Wednesday, July 19, 2006

contrast: thinking about hardware

I participated in a long discussion the other day about the use of software licensing tools to govern hardware functionality. For example, a given piece of medical equipment could be delivered with all functions present on the machine, but the rights granted by the software license would determine which of those functions would be available to the customer. Need to upgrade? It's a simple matter to upgrade the license.

Why am I bringing this up? I've already written about how we need to reconsider what constitutes a software "product" - thinking of it as a collection of bits that can be configured into whatever set of functions make sense for the buyer - but I'm coming to appreciate that hardware systems can be reimagined in the same way.

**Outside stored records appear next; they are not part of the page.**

**src/rtl/core/hcfc_pkg.sv**
```systemverilog
// Shared types and constants for the hill-climbing focus controller.
package hcfc_pkg;

	localparam int HISTORY_DEPTH_DEF = 10;

	localparam int SHARP_W   = 24;
	localparam int STEPS_W   = 8;
	localparam int OSC_W     = 5;
	localparam int CFG_IDX_W = 1;
	localparam int CFG_DAT_W = 8;

	localparam logic [STEPS_W-1:0] MAX_STEPS_RST = 8'd30;
	localparam logic [OSC_W-1:0]   OSC_LIMIT_RST = 5'd2;
	localparam logic [STEPS_W-1:0] STEP_COUNT_MAX = 8'hFF;

	localparam logic [CFG_IDX_W-1:0] REG_MAX_STEPS = 1'b0;
	localparam logic [CFG_IDX_W-1:0] REG_OSC_LIMIT = 1'b1;

	localparam logic MODE_START     = 1'b0;
	localparam logic MODE_MOVE_DONE = 1'b1;

	localparam logic DIR_FORWARD = 1'b1;

	typedef enum logic [1:0] {
		CAUSE_NONE        = 2'd0,
		CAUSE_STEP_LIMIT  = 2'd1,
		CAUSE_OSCILLATION = 2'd2
	} stop_cause_t;

	typedef struct packed {
		logic [STEPS_W-1:0] max_steps;
		logic [OSC_W-1:0]   oscillation_limit;
	} cfg_t;

	typedef struct packed {
		logic        motor_step;
		logic        step_direction;
		logic        focusing;
		stop_cause_t stop_cause;
	} result_t;

endpackage

```
**src/rtl/core/hill_climb_focus_controller_top.sv**
```systemverilog
// Hill-climbing autofocus controller top level: input register, decision core, result register.
// Accepts one item per clock cycle while in_stall is low and returns exactly one result per item.
// An accepted item is held in the input register; the decision core evaluates it against the
// focus state and the result register captures the result once it is empty or its result is
// being taken, then presents it on the output until it is taken. The input and result
// registers form a two-entry buffer: the input stalls only while both hold an item and the
// output is stalled. Configuration writes take effect for items that reach the decision core
// after the write.
module hill_climb_focus_controller_top
	import hcfc_pkg::*;
#(
	parameter int HISTORY_DEPTH = HISTORY_DEPTH_DEF
) (
	input  logic                 clk,
	input  logic                 arst_n,
	input  logic                 in_valid,
	output logic                 in_stall,
	input  logic                 mode,
	input  logic [SHARP_W-1:0]   sharpness,
	output logic                 out_valid,
	input  logic                 out_stall,
	output logic                 motor_step,
	output logic                 step_direction,
	output logic                 focusing,
	output logic [1:0]           stop_cause,
	input  logic                 cfg_we,
	input  logic [CFG_IDX_W-1:0] cfg_index,
	input  logic [CFG_DAT_W-1:0] cfg_data
);

	logic               valid_s1;
	logic               mode_s1;
	logic [SHARP_W-1:0] sharp_s1;
	logic               valid_s2;
	result_t            res_s2;
	result_t            res;
	cfg_t               cfg;
	logic               advance;
	logic               accept;

	assign advance  = valid_s1 && (!valid_s2 || !out_stall);
	assign in_stall = valid_s1 && !advance;
	assign accept   = in_valid && !in_stall;

	hcfc_cfg_regs u_cfg (
		.clk       (clk),
		.arst_n    (arst_n),
		.cfg_we    (cfg_we),
		.cfg_index (cfg_index),
		.cfg_data  (cfg_data),
		.cfg       (cfg)
	);

	hcfc_core #(
		.HISTORY_DEPTH (HISTORY_DEPTH)
	) u_core (
		.clk       (clk),
		.arst_n    (arst_n),
		.take      (advance),
		.mode      (mode_s1),
		.sharpness (sharp_s1),
		.cfg       (cfg),
		.res       (res)
	);

	always_ff @(posedge clk or negedge arst_n) begin
		if (!arst_n) begin
			valid_s1 <= 1'b0;
			valid_s2 <= 1'b0;
		end else begin
			if (accept) begin
				valid_s1 <= 1'b1;
			end else if (advance) begin
				valid_s1 <= 1'b0;
			end
			if (advance) begin
				valid_s2 <= 1'b1;
			end else if (!out_stall) begin
				valid_s2 <= 1'b0;
			end
		end
	end

	always_ff @(posedge clk) begin
		if (accept) begin
			mode_s1  <= mode;
			sharp_s1 <= sharpness;
		end
		if (advance) begin
			res_s2 <= res;
		end
	end

	assign out_valid      = valid_s2;
	assign motor_step     = res_s2.motor_step;
	assign step_direction = res_s2.step_direction;
	assign focusing       = res_s2.focusing;
	assign stop_cause     = res_s2.stop_cause;

endmodule

```
**src/rtl/core/hcfc_cfg_regs.sv**
```systemverilog
// Configuration register file: step limit and oscillation limit.
module hcfc_cfg_regs
	import hcfc_pkg::*;
(
	input  logic                 clk,
	input  logic                 arst_n,
	input  logic                 cfg_we,
	input  logic [CFG_IDX_W-1:0] cfg_index,
	input  logic [CFG_DAT_W-1:0] cfg_data,
	output cfg_t                 cfg
);

	logic [STEPS_W-1:0] max_steps_q;
	logic [OSC_W-1:0]   osc_limit_q;

	always_ff @(posedge clk or negedge arst_n) begin
		if (!arst_n) begin
			max_steps_q <= MAX_STEPS_RST;
			osc_limit_q <= OSC_LIMIT_RST;
		end else if (cfg_we) begin
			case (cfg_index)
				REG_MAX_STEPS: begin
					max_steps_q <= cfg_data[STEPS_W-1:0];
				end
				REG_OSC_LIMIT: begin
					osc_limit_q <= cfg_data[OSC_W-1:0];
				end
				default: begin
				end
			endcase
		end
	end

	assign cfg.max_steps         = max_steps_q;
	assign cfg.oscillation_limit = osc_limit_q;

endmodule

```
**src/rtl/core/hcfc_core.sv**
```systemverilog
// Focus state registers and the combinational hill-climb decision logic.
module hcfc_core
	import hcfc_pkg::*;
#(
	parameter int HISTORY_DEPTH = HISTORY_DEPTH_DEF
) (
	input  logic               clk,
	input  logic               arst_n,
	input  logic               take,
	input  logic               mode,
	input  logic [SHARP_W-1:0] sharpness,
	input  cfg_t               cfg,
	output result_t            res
);

	localparam int FW = $clog2(HISTORY_DEPTH + 1);
	localparam int SW = FW + 1;
	localparam int CW = (SW > OSC_W) ? SW : OSC_W;
	localparam logic [FW-1:0] FILL_FULL = FW'(HISTORY_DEPTH);
	localparam logic [SW-1:0] DEPTH_S   = SW'(HISTORY_DEPTH);

	logic                     active_q;
	logic                     direction_q;
	logic [STEPS_W-1:0]       step_count_q;
	logic [SHARP_W-1:0]       last_sharp_q;
	logic [HISTORY_DEPTH-1:0] hist_q;
	logic [FW-1:0]            fill_q;

	logic                     active_d;
	logic                     direction_d;
	logic [STEPS_W-1:0]       step_count_d;
	logic [SHARP_W-1:0]       last_sharp_d;
	logic [HISTORY_DEPTH-1:0] hist_d;
	logic [FW-1:0]            fill_d;

	logic                     new_dir;
	logic [HISTORY_DEPTH-1:0] new_hist;
	logic [FW-1:0]            ones;
	logic [SW-1:0]            twice_ones;
	logic [SW-1:0]            abs_sum;
	logic                     was_full;
	logic                     osc_hit;

	function automatic logic [FW-1:0] count_ones(input logic [HISTORY_DEPTH-1:0] v);
		logic [FW-1:0] n;
		n = '0;
		for (int i = 0; i < HISTORY_DEPTH; i++) begin
			n = n + FW'(v[i]);
		end
		return n;
	endfunction

	assign new_dir    = direction_q ^ (last_sharp_q > sharpness);
	assign new_hist   = {hist_q[HISTORY_DEPTH-2:0], new_dir};
	assign ones       = count_ones(new_hist);
	assign twice_ones = {ones, 1'b0};
	assign abs_sum    = (twice_ones >= DEPTH_S) ? (twice_ones - DEPTH_S)
	                                            : (DEPTH_S - twice_ones);
	assign was_full   = (fill_q >= FILL_FULL);
	assign osc_hit    = was_full && (CW'(abs_sum) < CW'(cfg.oscillation_limit));

	always_comb begin
		active_d     = active_q;
		direction_d  = direction_q;
		step_count_d = step_count_q;
		last_sharp_d = last_sharp_q;
		hist_d       = hist_q;
		fill_d       = fill_q;
		res          = '0;
		res.stop_cause = CAUSE_NONE;
		if (mode == MODE_START) begin
			active_d           = 1'b1;
			direction_d        = DIR_FORWARD;
			step_count_d       = '0;
			last_sharp_d       = sharpness;
			hist_d             = '0;
			fill_d             = '0;
			res.motor_step     = 1'b1;
			res.step_direction = DIR_FORWARD;
		end else if (active_q) begin
			if (step_count_q > cfg.max_steps) begin
				active_d       = 1'b0;
				res.stop_cause = CAUSE_STEP_LIMIT;
			end else begin
				direction_d  = new_dir;
				last_sharp_d = sharpness;
				if (step_count_q != STEP_COUNT_MAX) begin
					step_count_d = step_count_q + 1'b1;
				end
				hist_d             = new_hist;
				res.motor_step     = 1'b1;
				res.step_direction = new_dir;
				if (!was_full) begin
					fill_d = fill_q + 1'b1;
				end else if (osc_hit) begin
					active_d       = 1'b0;
					res.stop_cause = CAUSE_OSCILLATION;
				end
			end
		end
		res.focusing = active_d;
	end

	always_ff @(posedge clk or negedge arst_n) begin
		if (!arst_n) begin
			active_q     <= 1'b0;
			direction_q  <= DIR_FORWARD;
			step_count_q <= '0;
			last_sharp_q <= '0;
			hist_q       <= '0;
			fill_q       <= '0;
		end else if (take) begin
			active_q     <= active_d;
			direction_q  <= direction_d;
			step_count_q <= step_count_d;
			last_sharp_q <= last_sharp_d;
			hist_q       <= hist_d;
			fill_q       <= fill_d;
		end
	end

endmodule

```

To the extent that licensing and audit systems can govern and report on the operating state of a given piece of hardware, there's nothing to stop manufacturers from creating and delivering a single system that can be soft configured to run in any number of different configurations.

Why don't they do it? I have a feeling it has something to do with the different mindsets of software and hardware guys.

Now, I'm not a hardware guy. My dad, Gawd bless 'im, spent his entire career in that space, but for the life of me none of his hardware wisdom seems to have made it into my software-addled head. But even I can tell that we're different animals, we software and hardware people are. Whether it's a grasp of cost accounting, time-to-market differences, tolerance for defects, whatever, we're made of different stuff. The people who inhabit the software world are. . .different. . .from hardware types.

So when a software guy started dreaming up ways to change (read:improve) how the hardware guys can think about their manufacturing process, their field upgrade process, even the very definition of what a "product" is, well, I figured it'll help to walk a few miles in their shoes first so I can understand the sorts of issues they feel are truly worth changing (read:improving).

Are there any hardware guys (or gals, for the Cranky PM) who'd care to illuminate me on the mindset of the hardware PM? How do you see yourself as different from software types? What are your processes like? What's broken in how you think about "product"?